8 Dec 2025·Department of Health and Social Care·Answered
Asked

What steps his Department is taking with the South Central Ambulance Service to reduce ambulance wait times for people in Newbury constituency.

Reply

The Government recognises that in recent years ambulance response times have not met the high standards patients should expect.We are determined to turn things around and have taken serious steps to achieve this. Our Urgent and Emergency Care Plan for 2025/26, backed by almost £450 million of capital investment, commits to reducing ambulance response times for Category 2 incidents to 30 minutes on average this year. The South Central Ambulance Service NHS Foundation Trust (SCAS) has a dedicated Category 2 performance team driving improvements through targeted interventions.We have already seen improvements in ambulance response times in SCAS, which serves Newbury. The latest NHS performance figures for SCAS show that Category 2 incidents were responded to in 31 minutes 54 seconds on average, over six minutes faster the same month last year.
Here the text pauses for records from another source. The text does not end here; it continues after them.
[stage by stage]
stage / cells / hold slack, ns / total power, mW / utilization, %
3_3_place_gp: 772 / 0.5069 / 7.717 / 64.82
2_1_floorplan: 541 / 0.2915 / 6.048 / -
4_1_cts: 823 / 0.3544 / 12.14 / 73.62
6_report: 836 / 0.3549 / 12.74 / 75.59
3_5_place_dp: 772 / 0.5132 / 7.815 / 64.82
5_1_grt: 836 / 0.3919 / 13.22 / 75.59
<file path="config.mk">
export PLATFORM = sky130hd
export DESIGN_NAME = accessory_port
export DESIGN_NICKNAME = d
export VERILOG_FILES = /design/src/rtl/g15_accessory_pkg.sv /design/src/rtl/sync_fifo.sv /design/src/rtl/accessory_port.sv
export SDC_FILE = /design/constraint.sdc
export NUM_CORES = 1
export LEC_CHECK = 0
export ABC_AREA = 0
export BUFFER_PORTS_ARGS = -buffer_cell sky130_fd_sc_hd__buf_2
export CORE_UTILIZATION = 52
export CTS_BUF_LIST = sky130_fd_sc_hd__clkbuf_16
export DETAILED_ROUTE_END_ITERATION = 16
export PLACE_DENSITY = 0.76
export SYNTH_ARGS = -nofsm -noshare
export SYNTH_HDL_FRONTEND = slang
export SYNTH_SLANG_ARGS = --single-unit
</file>
<file path="constraint.sdc">
create_clock -name CLOCK -period 4.3 [get_ports CLOCK]
set_input_delay 0.215 -clock CLOCK [delete_from_list [all_inputs] [get_ports CLOCK]]
set_output_delay 0.215 -clock CLOCK [all_outputs]
set_load 0.05 [all_outputs]
</file>
[src/rtl/operand_fwd_sel.sv]
// Operand-B select with EX/MEM and MEM/WB forwarding on source 0, delivered through a 2-entry skid buffer.
// Define OPERAND_FWD_SEL_CNT_EN to add saturating forwarding-hit counters (fwd_ex_cnt, fwd_wb_cnt).
module operand_fwd_sel #(
    parameter int WIDTH = 64,
    parameter int NSRC  = 5,
    parameter int SEL_W = $clog2(NSRC),
    parameter int RA_W  = 5
) (
    input  logic                  clk,
    input  logic                  reset_n,
    input  logic                  in_valid,
    output logic                  in_ready,
    input  logic [SEL_W-1:0]      sel,
    input  logic [WIDTH*NSRC-1:0] src_data,
    input  logic [RA_W-1:0]       rs_addr,
    input  logic                  exmem_wr,
    input  logic [RA_W-1:0]       exmem_rd,
    input  logic [WIDTH-1:0]      exmem_data,
    input  logic                  memwb_wr,
    input  logic [RA_W-1:0]       memwb_rd,
    input  logic [WIDTH-1:0]      memwb_data,
    output logic                  out_valid,
    input  logic                  out_ready,
    output logic [WIDTH-1:0]      out_data,
    output logic [1:0]            out_fwd,
`ifdef OPERAND_FWD_SEL_CNT_EN
    output logic [15:0]           fwd_ex_cnt,
    output logic [15:0]           fwd_wb_cnt,
`endif
    output logic                  sel_err
);

    typedef enum logic [1:0] {EMPTY, ONE, TWO} state_t;

    state_t           state_q, state_d;
    logic             out_valid_q, out_valid_d;
    logic             in_ready_q, in_ready_d;
    logic [WIDTH-1:0] out_data_q, out_data_d;
    logic [1:0]       out_fwd_q, out_fwd_d;
    logic [WIDTH-1:0] skid_data_q, skid_data_d;
    logic [1:0]       skid_fwd_q, skid_fwd_d;
    logic             sel_err_q, sel_err_d;

    logic             accept, drain;
    logic [WIDTH-1:0] beat_data;
    logic [1:0]       beat_fwd;
    logic             beat_legal;

    assign accept = in_valid & in_ready_q;
    assign drain  = out_valid_q & out_ready;

    // Illegal selects fall through the loop and leave data at zero.
    always_comb begin
        beat_data  = '0;
        beat_fwd   = 2'b00;
        beat_legal = 1'b0;
        for (int i = 0; i < NSRC; i++) begin
            if (sel == SEL_W'(i)) begin
                beat_data  = src_data[i*WIDTH +: WIDTH];
                beat_legal = 1'b1;
            end
        end
        if (sel == '0 && rs_addr != RA_W'(31)) begin
            if (exmem_wr && exmem_rd == rs_addr) begin
                beat_data = exmem_data;
                beat_fwd  = 2'b01;
            end else if (memwb_wr && memwb_rd == rs_addr) begin
                beat_data = memwb_data;
                beat_fwd  = 2'b10;
            end
        end
    end

    always_comb begin
        state_d     = state_q;
        out_data_d  = out_data_q;
        out_fwd_d   = out_fwd_q;
        skid_data_d = skid_data_q;
        skid_fwd_d  = skid_fwd_q;
        case (state_q)
            EMPTY: begin
                if (accept) begin
                    state_d    = ONE;
                    out_data_d = beat_data;
                    out_fwd_d  = beat_fwd;
                end
            end
            ONE: begin
                if (accept && drain) begin
                    out_data_d = beat_data;
                    out_fwd_d  = beat_fwd;
                end else if (accept) begin
                    state_d     = TWO;
                    skid_data_d = beat_data;
                    skid_fwd_d  = beat_fwd;
                end else if (drain) begin
                    state_d = EMPTY;
                end
            end
            TWO: begin
                if (drain) begin
                    state_d    = ONE;
                    out_data_d = skid_data_q;
                    out_fwd_d  = skid_fwd_q;
                end
            end
            default: state_d = EMPTY;
        endcase
        out_valid_d = (state_d != EMPTY);
        in_ready_d  = (state_d != TWO);
        sel_err_d   = sel_err_q | (accept & ~beat_legal);
    end

`ifdef OPERAND_FWD_SEL_CNT_EN
    logic [15:0] fwd_ex_cnt_q, fwd_ex_cnt_d;
    logic [15:0] fwd_wb_cnt_q, fwd_wb_cnt_d;

    always_comb begin
        fwd_ex_cnt_d = fwd_ex_cnt_q;
        fwd_wb_cnt_d = fwd_wb_cnt_q;
        if (accept && beat_fwd == 2'b01 && fwd_ex_cnt_q != 16'hFFFF)
            fwd_ex_cnt_d = fwd_ex_cnt_q + 16'd1;
        if (accept && beat_fwd == 2'b10 && fwd_wb_cnt_q != 16'hFFFF)
            fwd_wb_cnt_d = fwd_wb_cnt_q + 16'd1;
    end

    always_ff @(posedge clk) begin
        if (!reset_n) begin
            fwd_ex_cnt_q <= '0;
            fwd_wb_cnt_q <= '0;
        end else begin
            fwd_ex_cnt_q <= fwd_ex_cnt_d;
            fwd_wb_cnt_q <= fwd_wb_cnt_d;
        end
    end

    assign fwd_ex_cnt = fwd_ex_cnt_q;
    assign fwd_wb_cnt = fwd_wb_cnt_q;
`endif

    always_ff @(posedge clk) begin
        if (!reset_n) begin
            state_q     <= EMPTY;
            out_valid_q <= 1'b0;
            in_ready_q  <= 1'b1;
            out_data_q  <= '0;
            out_fwd_q   <= 2'b00;
            skid_data_q <= '0;
            skid_fwd_q  <= 2'b00;
            sel_err_q   <= 1'b0;
        end else begin
            state_q     <= state_d;
            out_valid_q <= out_valid_d;
            in_ready_q  <= in_ready_d;
            out_data_q  <= out_data_d;
            out_fwd_q   <= out_fwd_d;
            skid_data_q <= skid_data_d;
            skid_fwd_q  <= skid_fwd_d;
            sel_err_q   <= sel_err_d;
        end
    end

    assign in_ready  = in_ready_q;
    assign out_valid = out_valid_q;
    assign out_data  = out_data_q;
    assign out_fwd   = out_fwd_q;
    assign sel_err   = sel_err_q;

endmodule
### src/rtl/uart_rx_cmd_ctrl_if.sv
// uart_rx_cmd_ctrl_if: received-byte input and request output bundle for uart_rx_cmd_ctrl
//  i_rx_valid/i_rx_data/i_parity_error/i_stop_error : byte from the UART receiver
//  i_ready                                           : downstream accepts current request
//  o_reg_wr_en/o_reg_rd_en/o_reg_addr/o_reg_wr_data  : register-file request
//  o_alu_en/o_alu_op_a/o_alu_op_b/o_alu_fun          : ALU request
//  o_frame_err/o_overrun/o_busy                      : status
interface uart_rx_cmd_ctrl_if #(
    parameter int WIDTH      = 8,
    parameter int ADDR_WIDTH = 4,
    parameter int FUN_WIDTH  = 4
);
    logic                  i_rx_valid;
    logic [WIDTH-1:0]      i_rx_data;
    logic                  i_parity_error;
    logic                  i_stop_error;
    logic                  i_ready;
    logic                  o_reg_wr_en;
    logic                  o_reg_rd_en;
    logic [ADDR_WIDTH-1:0] o_reg_addr;
    logic [WIDTH-1:0]      o_reg_wr_data;
    logic                  o_alu_en;
    logic [WIDTH-1:0]      o_alu_op_a;
    logic [WIDTH-1:0]      o_alu_op_b;
    logic [FUN_WIDTH-1:0]  o_alu_fun;
    logic                  o_frame_err;
    logic                  o_overrun;
    logic                  o_busy;
    modport slave (
        input  i_rx_valid, i_rx_data, i_parity_error, i_stop_error, i_ready,
        output o_reg_wr_en, o_reg_rd_en, o_reg_addr, o_reg_wr_data,
               o_alu_en, o_alu_op_a, o_alu_op_b, o_alu_fun,
               o_frame_err, o_overrun, o_busy
    );
    modport master (
        output i_rx_valid, i_rx_data, i_parity_error, i_stop_error, i_ready,
        input  o_reg_wr_en, o_reg_rd_en, o_reg_addr, o_reg_wr_data,
               o_alu_en, o_alu_op_a, o_alu_op_b, o_alu_fun,
               o_frame_err, o_overrun, o_busy
    );
endinterface

### src/rtl/uart_rx_cmd_ctrl.sv
// uart_rx_cmd_ctrl: parses UART command frames into register-file and ALU requests
//  i_clk : system clock
//  i_rst : asynchronous reset, active-high
//  bus   : byte input, valid/ready request output and status (uart_rx_cmd_ctrl_if.slave)
module uart_rx_cmd_ctrl #(
    parameter int              WIDTH       = 8,
    parameter int              ADDR_WIDTH  = 4,
    parameter int              FUN_WIDTH   = 4,
    parameter int              TIMEOUT     = 1024,
    parameter logic [WIDTH-1:0] CMD_WR      = 'hAA,
    parameter logic [WIDTH-1:0] CMD_RD      = 'hBB,
    parameter logic [WIDTH-1:0] CMD_ALU_OP  = 'hCC,
    parameter logic [WIDTH-1:0] CMD_ALU_NOP = 'hDD
) (
    input logic               i_clk,
    input logic               i_rst,
    uart_rx_cmd_ctrl_if.slave bus
);
    localparam int CW = $clog2(TIMEOUT);
    typedef enum logic [3:0] {IDLE, WR_ADDR, WR_DATA, RD_ADDR, ALU_A, ALU_B, ALU_FUN, NOP_FUN, ISSUE} state_e;
    typedef enum logic [1:0] {REQ_WR, REQ_RD, REQ_ALU} req_e;
    state_e                state_q, state_d;
    req_e                  req_q, req_d;
    logic [CW-1:0]         cnt_q, cnt_d;
    logic [WIDTH-1:0]      tmp_a_q, tmp_a_d, tmp_b_q, tmp_b_d;
    logic [WIDTH-1:0]      op_a_q, op_a_d, op_b_q, op_b_d, wr_data_q, wr_data_d;
    logic [ADDR_WIDTH-1:0] addr_q, addr_d;
    logic [FUN_WIDTH-1:0]  fun_q, fun_d;
    logic                  frame_err_q, frame_err_d, overrun_q, overrun_d;
    logic [WIDTH-1:0]      d;
    logic                  rx_good, rx_bad;
    assign d       = bus.i_rx_data;
    assign rx_good = bus.i_rx_valid && !bus.i_parity_error && !bus.i_stop_error;
    assign rx_bad  = bus.i_rx_valid && (bus.i_parity_error || bus.i_stop_error);
    // Partial fields live in tmp_a/tmp_b; visible outputs change only when a frame completes.
    always_comb begin
        state_d     = state_q;
        req_d       = req_q;
        cnt_d       = '0;
        tmp_a_d     = tmp_a_q;
        tmp_b_d     = tmp_b_q;
        op_a_d      = op_a_q;
        op_b_d      = op_b_q;
        wr_data_d   = wr_data_q;
        addr_d      = addr_q;
        fun_d       = fun_q;
        frame_err_d = 1'b0;
        overrun_d   = 1'b0;
        case (state_q)
            IDLE: begin
                state_d = !rx_good ? IDLE :
                          d == CMD_WR ? WR_ADDR :
                          d == CMD_RD ? RD_ADDR :
                          d == CMD_ALU_OP ? ALU_A :
                          d == CMD_ALU_NOP ? NOP_FUN : IDLE;
                frame_err_d = rx_bad || (rx_good && state_d == IDLE);
            end
            ISSUE: begin
                overrun_d = bus.i_rx_valid;
                state_d   = bus.i_ready ? IDLE : ISSUE;
            end
            default: begin
                if (rx_bad) begin
                    state_d     = IDLE;
                    frame_err_d = 1'b1;
                end else if (rx_good) begin
                    case (state_q)
                        WR_ADDR: begin
                            tmp_a_d = d;
                            state_d = WR_DATA;
                        end
                        WR_DATA: begin
                            addr_d    = tmp_a_q[ADDR_WIDTH-1:0];
                            wr_data_d = d;
                            req_d     = REQ_WR;
                            state_d   = ISSUE;
                        end
                        RD_ADDR: begin
                            addr_d  = d[ADDR_WIDTH-1:0];
                            req_d   = REQ_RD;
                            state_d = ISSUE;
                        end
                        ALU_A: begin
                            tmp_a_d = d;
                            state_d = ALU_B;
                        end
                        ALU_B: begin
                            tmp_b_d = d;
                            state_d = ALU_FUN;
                        end
                        ALU_FUN: begin
                            op_a_d  = tmp_a_q;
                            op_b_d  = tmp_b_q;
                            fun_d   = d[FUN_WIDTH-1:0];
                            req_d   = REQ_ALU;
                            state_d = ISSUE;
                        end
                        default: begin
                            fun_d   = d[FUN_WIDTH-1:0];
                            req_d   = REQ_ALU;
                            state_d = ISSUE;
                        end
                    endcase
                end else if (cnt_q == CW'(TIMEOUT - 1)) begin
                    state_d     = IDLE;
                    frame_err_d = 1'b1;
                end else begin
                    cnt_d = cnt_q + 1'b1;
                end
            end
        endcase
    end
    always_ff @(posedge i_clk or posedge i_rst) begin
        if (i_rst) begin
            state_q     <= IDLE;
            req_q       <= REQ_WR;
            cnt_q       <= '0;
            tmp_a_q     <= '0;
            tmp_b_q     <= '0;
            op_a_q      <= '0;
            op_b_q      <= '0;
            wr_data_q   <= '0;
            addr_q      <= '0;
            fun_q       <= '0;
            frame_err_q <= 1'b0;
            overrun_q   <= 1'b0;
        end else begin
            state_q     <= state_d;
            req_q       <= req_d;
            cnt_q       <= cnt_d;
            tmp_a_q     <= tmp_a_d;
            tmp_b_q     <= tmp_b_d;
            op_a_q      <= op_a_d;
            op_b_q      <= op_b_d;
            wr_data_q   <= wr_data_d;
            addr_q      <= addr_d;
            fun_q       <= fun_d;
            frame_err_q <= frame_err_d;
            overrun_q   <= overrun_d;
        end
    end
    assign bus.o_reg_wr_en   = state_q == ISSUE && req_q == REQ_WR;
    assign bus.o_reg_rd_en   = state_q == ISSUE && req_q == REQ_RD;
    assign bus.o_alu_en      = state_q == ISSUE && req_q == REQ_ALU;
    assign bus.o_reg_addr    = addr_q;
    assign bus.o_reg_wr_data = wr_data_q;
    assign bus.o_alu_op_a    = op_a_q;
    assign bus.o_alu_op_b    = op_b_q;
    assign bus.o_alu_fun     = fun_q;
    assign bus.o_frame_err   = frame_err_q;
    assign bus.o_overrun     = overrun_q;
    assign bus.o_busy        = state_q != IDLE;
endmodule
[config.mk]
export PLATFORM = sky130hd
export DESIGN_NAME = svmrow_sched
export DESIGN_NICKNAME = d
export VERILOG_FILES = /design/src/rtl/svmrow_sched.sv
export SDC_FILE = /design/constraint.sdc
export NUM_CORES = 1
export LEC_CHECK = 0
export CAP_MARGIN = 20
export CELL_PAD_IN_SITES_DETAIL_PLACEMENT = 1
export CELL_PAD_IN_SITES_GLOBAL_PLACEMENT = 1
export CORE_MARGIN = 5
export CORE_UTILIZATION = 28
export CTS_CLUSTER_SIZE = 10
export DETAILED_ROUTE_END_ITERATION = 6
export PLACE_DENSITY = 0.56
export SLEW_MARGIN = 0
export SYNTH_ARGS = -nofsm -noshare
export SYNTH_HDL_FRONTEND = slang
export SYNTH_SLANG_ARGS = --single-unit
[constraint.sdc]
create_clock -name clk -period 3.1 [get_ports clk]
set_input_delay 0.62 -clock clk [delete_from_list [all_inputs] [get_ports clk]]
set_output_delay 0.62 -clock clk [all_outputs]
set_load 0.02 [all_outputs]
--- src/rtl/ternary_pkg.sv ---
// Shared types and constants for the ternary sampling path.
package ternary_pkg;

  localparam int N_HRSS   = 701;
  localparam int NIBBLE_W = 4;

  typedef enum logic [1:0] {
    IDLE = 2'd0,
    RUN  = 2'd1,
    DONE = 2'd2
  } ser_state_t;

endpackage

--- src/rtl/mux_i4_o1.sv ---
// 4:1 bit-select mux: picks one bit of a nibble by a 2-bit index.
module mux_i4_o1
  import ternary_pkg::*;
(
  input  logic [NIBBLE_W-1:0] a,
  input  logic [1:0]          sel,
  output logic                y
);

  assign y = a[sel];

endmodule

--- src/rtl/ternary_nibble_serializer.sv ---
// Buffers up to two nibbles and emits them LSB first, one bit per cycle,
// framing NUM_NIBBLES nibbles per polynomial with last/done markers.
module ternary_nibble_serializer
  import ternary_pkg::*;
#(
  parameter  int NUM_NIBBLES = 176,
  localparam int CNT_W       = $clog2(NUM_NIBBLES + 1)
) (
  input  logic       clk,
  input  logic       rst,
  input  logic       start,
  input  logic       in_valid,
  output logic       in_ready,
  input  logic [3:0] in_nibble,
  output logic       out_valid,
  input  logic       out_ready,
  output logic       out_bit,
  output logic [1:0] out_sel,
  output logic       out_last,
  output logic       done,
  output logic       busy
);

  localparam logic [CNT_W-1:0] ACC_MAX  = CNT_W'(NUM_NIBBLES);
  localparam logic [CNT_W-1:0] LAST_IDX = CNT_W'(NUM_NIBBLES - 1);

  ser_state_t            state, state_nxt;
  logic [NIBBLE_W-1:0]   head, spare;
  logic                  head_full, spare_full;
  logic [1:0]            sel;
  logic [CNT_W-1:0]      acc_cnt, emit_cnt;
  logic                  accept, xfer, retire, mux_bit;

  assign in_ready  = (state == RUN) && !spare_full && (acc_cnt < ACC_MAX);
  assign accept    = in_valid & in_ready;
  assign out_valid = head_full;
  assign xfer      = out_valid & out_ready;
  assign retire    = xfer & (sel == 2'd3);
  assign out_last  = out_valid & (sel == 2'd3) & (emit_cnt == LAST_IDX);
  assign out_sel   = sel;
  assign out_bit   = mux_bit;

  mux_i4_o1 u_mux (
    .a   (head),
    .sel (sel),
    .y   (mux_bit)
  );

  always_ff @(posedge clk or posedge rst) begin
    if (rst) begin
      state <= IDLE;
    end else begin
      state <= state_nxt;
    end
  end

  always_comb begin
    state_nxt = state;
    done      = 1'b0;
    busy      = 1'b1;
    case (state)
      IDLE: begin
        busy = 1'b0;
        if (start) state_nxt = RUN;
      end
      RUN: begin
        if (xfer && out_last) state_nxt = DONE;
      end
      DONE: begin
        done      = 1'b1;
        state_nxt = IDLE;
      end
      default: state_nxt = IDLE;
    endcase
  end

  // Head always feeds the mux; spare only fills while head is occupied.
  always_ff @(posedge clk or posedge rst) begin
    if (rst) begin
      head       <= '0;
      spare      <= '0;
      head_full  <= 1'b0;
      spare_full <= 1'b0;
      sel        <= 2'd0;
      acc_cnt    <= '0;
      emit_cnt   <= '0;
    end else if (state == IDLE) begin
      if (start) begin
        head_full  <= 1'b0;
        spare_full <= 1'b0;
        sel        <= 2'd0;
        acc_cnt    <= '0;
        emit_cnt   <= '0;
      end
    end else if (state == RUN) begin
      if (accept) acc_cnt <= acc_cnt + CNT_W'(1);
      if (xfer)   sel     <= sel + 2'd1;
      if (retire) emit_cnt <= emit_cnt + CNT_W'(1);

      if (accept && !head_full) begin
        head      <= in_nibble;
        head_full <= 1'b1;
      end else if (retire) begin
        // in_ready excludes a full spare, so accept and spare refill never collide.
        if (spare_full) begin
          head       <= spare;
          spare_full <= 1'b0;
        end else if (accept) begin
          head <= in_nibble;
        end else begin
          head_full <= 1'b0;
        end
      end else if (accept) begin
        spare      <= in_nibble;
        spare_full <= 1'b1;
      end
    end
  end

endmodule
$ cat config.mk
export PLATFORM = sky130hd
export DESIGN_NAME = alu_sequencer
export DESIGN_NICKNAME = d
export VERILOG_FILES = /design/src/rtl/alu_sequencer.sv
export SDC_FILE = /design/constraint.sdc
export NUM_CORES = 1
export LEC_CHECK = 0
export CAP_MARGIN = 20
export CORE_UTILIZATION = 54
export DETAILED_ROUTE_END_ITERATION = 8
export GPL_ROUTABILITY_DRIVEN = 1
export HOLD_SLACK_MARGIN = 0.06
export PLACE_DENSITY = 0.85
export SLEW_MARGIN = 10
export SYNTH_ARGS = -nofsm -noshare
export SYNTH_HDL_FRONTEND = slang
export SYNTH_SLANG_ARGS = --single-unit
$ cat constraint.sdc
create_clock -name clk -period 2.95 [get_ports clk]
set_clock_uncertainty 0.15 [all_clocks]
set_input_delay 0.59 -clock clk [delete_from_list [all_inputs] [get_ports clk]]
set_output_delay 0.59 -clock clk [all_outputs]
set_load 0.05 [all_outputs]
8 Dec 2025·Department of Health and Social Care·Answered
Asked

Whether his department has issued guidance on steps to help increase Child Vision Screening Programmes.

Reply

The UK National Screening Committee recommends vision screening for children aged four to five years old. Information on the UK National Screening Committee is available at the following linkhttps://www.gov.uk/government/organisations/uk-national-screening-committeeThe aim is to identify children with reduced vision in one or both eyes so that defects can be rectified early. Local authorities are responsible for this as part of the Healthy child programme, although it is not mandated. Further information on the Healthy child programme is available at the following link:https://www.gov.uk/government/collections/healthy-child-programmeThe Department has published a suite of resources to support the commissioning and delivery of high-quality, consistent child vision screening services, with further information available at the following link:https://www.gov.uk/government/collections/child-vision-screening

5 Dec 2025·Department of Health and Social Care·Answered
Asked

What support he is providing to the Buckinghamshire, Oxfordshire and Berkshire Integrated Care Board to ensure that people are receiving timely treatment for brain cancer.

Reply

The Department recognises that there are currently limited treatment options available for people who have been diagnosed with brain tumours, and the significant impact that rarer forms of cancer can have on patients, carers, and their families. The Government is invested in driving new lifesaving and life-improving research, supporting those diagnosed and living with brain tumours.We have already invested £70 million in replacing outdated radiotherapy machines across the National Health Service with new cutting-edge technology that will speed up treatment for thousands of patients, and this includes a new machine to be situated in the Royal Berkshire NHS Foundation Trust.Additionally, the Government supports Scott Arthur’s Private Members Bill on rare cancers which will make it easier for clinical trials into rare cancers, such as brain cancers, to take place across England by ensuring the patient population can be easily contacted by researchers.  This will ensure that the NHS will remain at the forefront of medical innovation and is able to provide patients with the newest, most effective treatment options and ultimately boost survival rates.Early next year, the Government will publish a National Cancer Plan which will set out targeted actions to reduce lives lost to cancers and improve the experience of patients, including those with brain cancer.